01.03.2021
Von 18:00 bis 19:30 Uhr

Dr. Nicole Birnfeld stellt die Künstlerin vor, die mit kunsthistorischen Zitaten ebenso wie mit Flächigkeit und Pinselstrich des Spätimpressionismus glänzt

Nach wie vor müssen wir über Frauenquoten und Chancengleichheit reden, dabei ist der Kern der Debatte nicht neu. Schon vor über 100 Jahren strebten Frauen nach mehr Gleichberechtigung. Sie setzen sich für ihre politischen Rechte ein und erkämpften sich 1918 das allgemeine Wahlrecht. In diesem Jahr legte Lotte Laserstein ihr Abitur ab, studierte in Berlin Malerei und wurde zu einer gefragten Porträtistin.

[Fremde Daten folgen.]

--- src/rtl/adder_result_reg.sv ---
// One-entry output register behind adder_4_bits: captures sum/cout over valid/ready,
// derives N/Z/C/V status flags and keeps debug transaction and carry counters.
module adder_result_reg #(
  parameter int WIDTH = 4,
  parameter int CNT_W = 8
) (
  input  logic             clk,
  input  logic             rst,
  input  logic             clear,
  input  logic             in_valid,
  output logic             in_ready,
  input  logic [WIDTH-1:0] sum,
  input  logic             cout,
  input  logic             a_msb,
  input  logic             b_msb,
  output logic             out_valid,
  input  logic             out_ready,
  output logic [WIDTH-1:0] result,
  output logic             flag_n,
  output logic             flag_z,
  output logic             flag_c,
  output logic             flag_v,
  output logic [CNT_W-1:0] txn_count,
  output logic [CNT_W-1:0] carry_count
);

  // state | meaning
  // EMPTY | no result held, out_valid=0
  // FULL  | result and flags held, out_valid=1
  typedef enum logic {EMPTY = 1'b0, FULL = 1'b1} state_t;

  localparam logic [CNT_W-1:0] CNT_ONE = {{(CNT_W-1){1'b0}}, 1'b1};
  localparam logic [CNT_W-1:0] CNT_MAX = {CNT_W{1'b1}};

  state_t state, state_nxt;
  logic   capture;

  // A full register can still accept when the consumer drains it in the same cycle.
  assign in_ready  = !clear && ((state == EMPTY) || out_ready);
  assign capture   = in_valid && in_ready;
  assign out_valid = (state == FULL);

  always_ff @(posedge clk or posedge rst) begin
    if (rst) state <= EMPTY;
    else     state <= state_nxt;
  end

  always_comb begin
    state_nxt = state;
    if (clear)                           state_nxt = EMPTY;
    else if (capture)                    state_nxt = FULL;
    else if (state == FULL && out_ready) state_nxt = EMPTY;
  end

  always_ff @(posedge clk or posedge rst) begin
    if (rst) begin
      result <= '0;
      flag_n <= 1'b0;
      flag_z <= 1'b0;
      flag_c <= 1'b0;
      flag_v <= 1'b0;
    end else if (capture) begin
      result <= sum;
      flag_n <= sum[WIDTH-1];
      flag_z <= (sum == '0);
      flag_c <= cout;
      // Overflow: operands share a sign that the sum does not.
      flag_v <= (a_msb == b_msb) && (sum[WIDTH-1] != a_msb);
    end
  end

  always_ff @(posedge clk or posedge rst) begin
    if (rst) begin
      txn_count   <= '0;
      carry_count <= '0;
    end else if (clear) begin
      txn_count   <= '0;
      carry_count <= '0;
    end else if (capture) begin
      txn_count <= txn_count + CNT_ONE;
      if (cout && carry_count != CNT_MAX) carry_count <= carry_count + CNT_ONE;
    end
  end

endmodule
`src/rtl/fr_adder_post_if.sv`:
```
// Handshake and data bundle between the fraction adder and its post-adder normalise stage.
// The master side drives the raw sum and consumes the packed single-precision result.
interface fr_adder_post_if #(
    parameter int FRAC_W = 24,
    parameter int EXP_W  = 8
);
    logic              in_valid;
    logic              in_ready;
    logic              in_sign;
    logic [EXP_W-1:0]  in_exp;
    logic [FRAC_W:0]   in_sum;
    logic              out_valid;
    logic              out_ready;
    logic              out_sign;
    logic [EXP_W-1:0]  out_exp;
    logic [FRAC_W-2:0] out_frac;
    logic              out_zero;
    logic              out_ovf;
    logic              out_unf;

    modport master (
        output in_valid, in_sign, in_exp, in_sum, out_ready,
        input  in_ready, out_valid, out_sign, out_exp, out_frac, out_zero, out_ovf, out_unf
    );

    modport slave (
        input  in_valid, in_sign, in_exp, in_sum, out_ready,
        output in_ready, out_valid, out_sign, out_exp, out_frac, out_zero, out_ovf, out_unf
    );
endinterface

```
`src/rtl/fr_adder_post.sv`:
```
// Post-adder normalise stage: shifts the magnitude sum one bit per cycle until the hidden bit
// is in place, then packs a truncated single-precision result with zero/overflow/denormal flags.
module fr_adder_post #(
    parameter int FRAC_W = 24,
    parameter int EXP_W  = 8
) (
    input  logic                clock,
    input  logic                resetn,
    fr_adder_post_if.slave      bus
);
    typedef enum logic [1:0] {
        S_IDLE = 2'd0,
        S_NORM = 2'd1,
        S_DONE = 2'd2
    } state_t;

    // Exponent carries one spare bit so the increment and overflow compare never wrap.
    localparam logic [EXP_W:0] E_MAX = {1'b0, {EXP_W{1'b1}}};
    localparam logic [EXP_W:0] E_ONE = {{EXP_W{1'b0}}, 1'b1};

    state_t            r_state;
    state_t            w_state_nxt;
    logic              r_sign;
    logic [EXP_W:0]    r_e;
    logic [FRAC_W:0]   r_f;

    logic              r_out_valid;
    logic              r_out_sign;
    logic [EXP_W-1:0]  r_out_exp;
    logic [FRAC_W-2:0] r_out_frac;
    logic              r_out_zero;
    logic              r_out_ovf;
    logic              r_out_unf;

    logic              w_f_zero;
    logic              w_e_max;
    logic              w_carry;
    logic              w_norm;
    logic              w_e_low;
    logic              w_finish;
    logic [EXP_W:0]    w_e_inc;
    logic              w_accept;
    logic              w_load;

    logic              w_ld_sign;
    logic [EXP_W-1:0]  w_ld_exp;
    logic [FRAC_W-2:0] w_ld_frac;
    logic              w_ld_zero;
    logic              w_ld_ovf;
    logic              w_ld_unf;

    assign w_f_zero = (r_f == {(FRAC_W+1){1'b0}});
    assign w_e_max  = (r_e == E_MAX);
    assign w_carry  = r_f[FRAC_W];
    assign w_norm   = r_f[FRAC_W-1];
    assign w_e_low  = (r_e <= E_ONE);
    assign w_e_inc  = r_e + E_ONE;
    assign w_finish = w_f_zero | w_e_max | w_carry | w_norm | w_e_low;
    assign w_accept = (r_state == S_IDLE) && bus.in_valid;
    assign w_load   = (r_state == S_NORM) && w_finish;

    // State register.
    always_ff @(posedge clock or negedge resetn) begin
        if (!resetn) begin
            r_state <= S_IDLE;
        end else begin
            r_state <= w_state_nxt;
        end
    end

    // Next-state decode.
    always_comb begin
        w_state_nxt = r_state;
        case (r_state)
            S_IDLE: begin
                if (bus.in_valid) w_state_nxt = S_NORM;
                else              w_state_nxt = S_IDLE;
            end
            S_NORM: begin
                if (w_finish) w_state_nxt = S_DONE;
                else          w_state_nxt = S_NORM;
            end
            S_DONE: begin
                if (bus.out_ready) w_state_nxt = S_IDLE;
                else               w_state_nxt = S_DONE;
            end
            default: w_state_nxt = S_IDLE;
        endcase
    end

    // Result decode for the NORM->DONE load, in decision priority order.
    always_comb begin
        w_ld_sign = r_sign;
        w_ld_exp  = r_e[EXP_W-1:0];
        w_ld_frac = r_f[FRAC_W-2:0];
        w_ld_zero = 1'b0;
        w_ld_ovf  = 1'b0;
        w_ld_unf  = 1'b0;
        if (w_f_zero) begin
            w_ld_sign = 1'b0;
            w_ld_exp  = {EXP_W{1'b0}};
            w_ld_frac = {(FRAC_W-1){1'b0}};
            w_ld_zero = 1'b1;
        end else if (w_e_max) begin
            w_ld_exp  = {EXP_W{1'b1}};
            w_ld_frac = {(FRAC_W-1){1'b0}};
            w_ld_ovf  = 1'b1;
        end else if (w_carry) begin
            if (w_e_inc == E_MAX) begin
                w_ld_exp  = {EXP_W{1'b1}};
                w_ld_frac = {(FRAC_W-1){1'b0}};
                w_ld_ovf  = 1'b1;
            end else begin
                w_ld_exp  = w_e_inc[EXP_W-1:0];
                w_ld_frac = r_f[FRAC_W-1:1];
            end
        end else if (w_norm) begin
            w_ld_exp  = r_e[EXP_W-1:0];
        end else if (w_e_low) begin
            w_ld_exp  = {EXP_W{1'b0}};
            w_ld_unf  = 1'b1;
        end else begin
            w_ld_unf  = 1'b0;
        end
    end

    // Working registers: capture on accept, shift left while normalising.
    always_ff @(posedge clock or negedge resetn) begin
        if (!resetn) begin
            r_sign <= 1'b0;
            r_e    <= {(EXP_W+1){1'b0}};
            r_f    <= {(FRAC_W+1){1'b0}};
        end else if (w_accept) begin
            r_sign <= bus.in_sign;
            r_e    <= (bus.in_exp == {EXP_W{1'b0}}) ? E_ONE : {1'b0, bus.in_exp};
            r_f    <= bus.in_sum;
        end else if ((r_state == S_NORM) && !w_finish) begin
            r_f    <= {r_f[FRAC_W-1:0], 1'b0};
            r_e    <= r_e - E_ONE;
        end else begin
            r_f    <= r_f;
            r_e    <= r_e;
        end
    end

    // Output registers: load once per result, hold until the next load.
    always_ff @(posedge clock or negedge resetn) begin
        if (!resetn) begin
            r_out_valid <= 1'b0;
            r_out_sign  <= 1'b0;
            r_out_exp   <= {EXP_W{1'b0}};
            r_out_frac  <= {(FRAC_W-1){1'b0}};
            r_out_zero  <= 1'b0;
            r_out_ovf   <= 1'b0;
            r_out_unf   <= 1'b0;
        end else if (w_load) begin
            r_out_valid <= 1'b1;
            r_out_sign  <= w_ld_sign;
            r_out_exp   <= w_ld_exp;
            r_out_frac  <= w_ld_frac;
            r_out_zero  <= w_ld_zero;
            r_out_ovf   <= w_ld_ovf;
            r_out_unf   <= w_ld_unf;
        end else if ((r_state == S_DONE) && bus.out_ready) begin
            r_out_valid <= 1'b0;
        end else begin
            r_out_valid <= r_out_valid;
        end
    end

    assign bus.in_ready  = (r_state == S_IDLE);
    assign bus.out_valid = r_out_valid;
    assign bus.out_sign  = r_out_sign;
    assign bus.out_exp   = r_out_exp;
    assign bus.out_frac  = r_out_frac;
    assign bus.out_zero  = r_out_zero;
    assign bus.out_ovf   = r_out_ovf;
    assign bus.out_unf   = r_out_unf;
endmodule
```
`src/flat_wrapper.sv`:
```
// flat-port wrapper written by rule: the top's interface ports become plain ports
module fr_adder_post_flat 
#(
    parameter int FRAC_W = 24,
    parameter int EXP_W  = 8
)
  (clock, resetn, bus_in_valid, bus_in_sign, bus_in_exp, bus_in_sum, bus_out_ready, bus_in_ready, bus_out_valid, bus_out_sign, bus_out_exp, bus_out_frac, bus_out_zero, bus_out_ovf, bus_out_unf);
  fr_adder_post_if #(.FRAC_W(FRAC_W), .EXP_W(EXP_W)) bus_i ();
  input  logic clock;
  input  logic resetn;
  input wire logic [$bits(bus_i.in_valid)-1:0] bus_in_valid;
  input wire logic [$bits(bus_i.in_sign)-1:0] bus_in_sign;
  input wire logic [$bits(bus_i.in_exp)-1:0] bus_in_exp;
  input wire logic [$bits(bus_i.in_sum)-1:0] bus_in_sum;
  input wire logic [$bits(bus_i.out_ready)-1:0] bus_out_ready;
  output wire logic [$bits(bus_i.in_ready)-1:0] bus_in_ready;
  output wire logic [$bits(bus_i.out_valid)-1:0] bus_out_valid;
  output wire logic [$bits(bus_i.out_sign)-1:0] bus_out_sign;
  output wire logic [$bits(bus_i.out_exp)-1:0] bus_out_exp;
  output wire logic [$bits(bus_i.out_frac)-1:0] bus_out_frac;
  output wire logic [$bits(bus_i.out_zero)-1:0] bus_out_zero;
  output wire logic [$bits(bus_i.out_ovf)-1:0] bus_out_ovf;
  output wire logic [$bits(bus_i.out_unf)-1:0] bus_out_unf;
  assign bus_i.in_valid = bus_in_valid;
  assign bus_i.in_sign = bus_in_sign;
  assign bus_i.in_exp = bus_in_exp;
  assign bus_i.in_sum = bus_in_sum;
  assign bus_i.out_ready = bus_out_ready;
  assign bus_in_ready = bus_i.in_ready;
  assign bus_out_valid = bus_i.out_valid;
  assign bus_out_sign = bus_i.out_sign;
  assign bus_out_exp = bus_i.out_exp;
  assign bus_out_frac = bus_i.out_frac;
  assign bus_out_zero = bus_i.out_zero;
  assign bus_out_ovf = bus_i.out_ovf;
  assign bus_out_unf = bus_i.out_unf;
  fr_adder_post #(.FRAC_W(FRAC_W), .EXP_W(EXP_W)) u_core (.clock(clock), .resetn(resetn), .bus(bus_i));
endmodule
```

Sie malte Frauen und Männer der neuen Zeit und aller Klassen in ihrer ganzen Natürlichkeit. Dabei setzte sie sich bildnerisch über damals normative Vorstellungen von Geschlechterrollen hinweg. Die Neue Frau mit kurzen Haaren und legerer Kleidung machte sie zu ihrem wichtigsten Bildthema. Dabei besaß sie auch das Talent, zwei Ansätze miteinander zu verbinden. Sie spielte mit Zitaten aus der Kunstgeschichte ebenso wie mit Flächigkeit und Pinselstrich des Spätimpressionismus. Als 30-jährige war sie eine berühmte und erfolgreiche Künstlerin. Als ""leuchtendes Talent"" wurde sie in den Feuilletons ihrer Zeit gefeiert. 1933 wurde ihre Karriere brutal beendet. Es wird Zeit, ihre Werke neu zu betrachten und ihre Geschichte zu erzählen.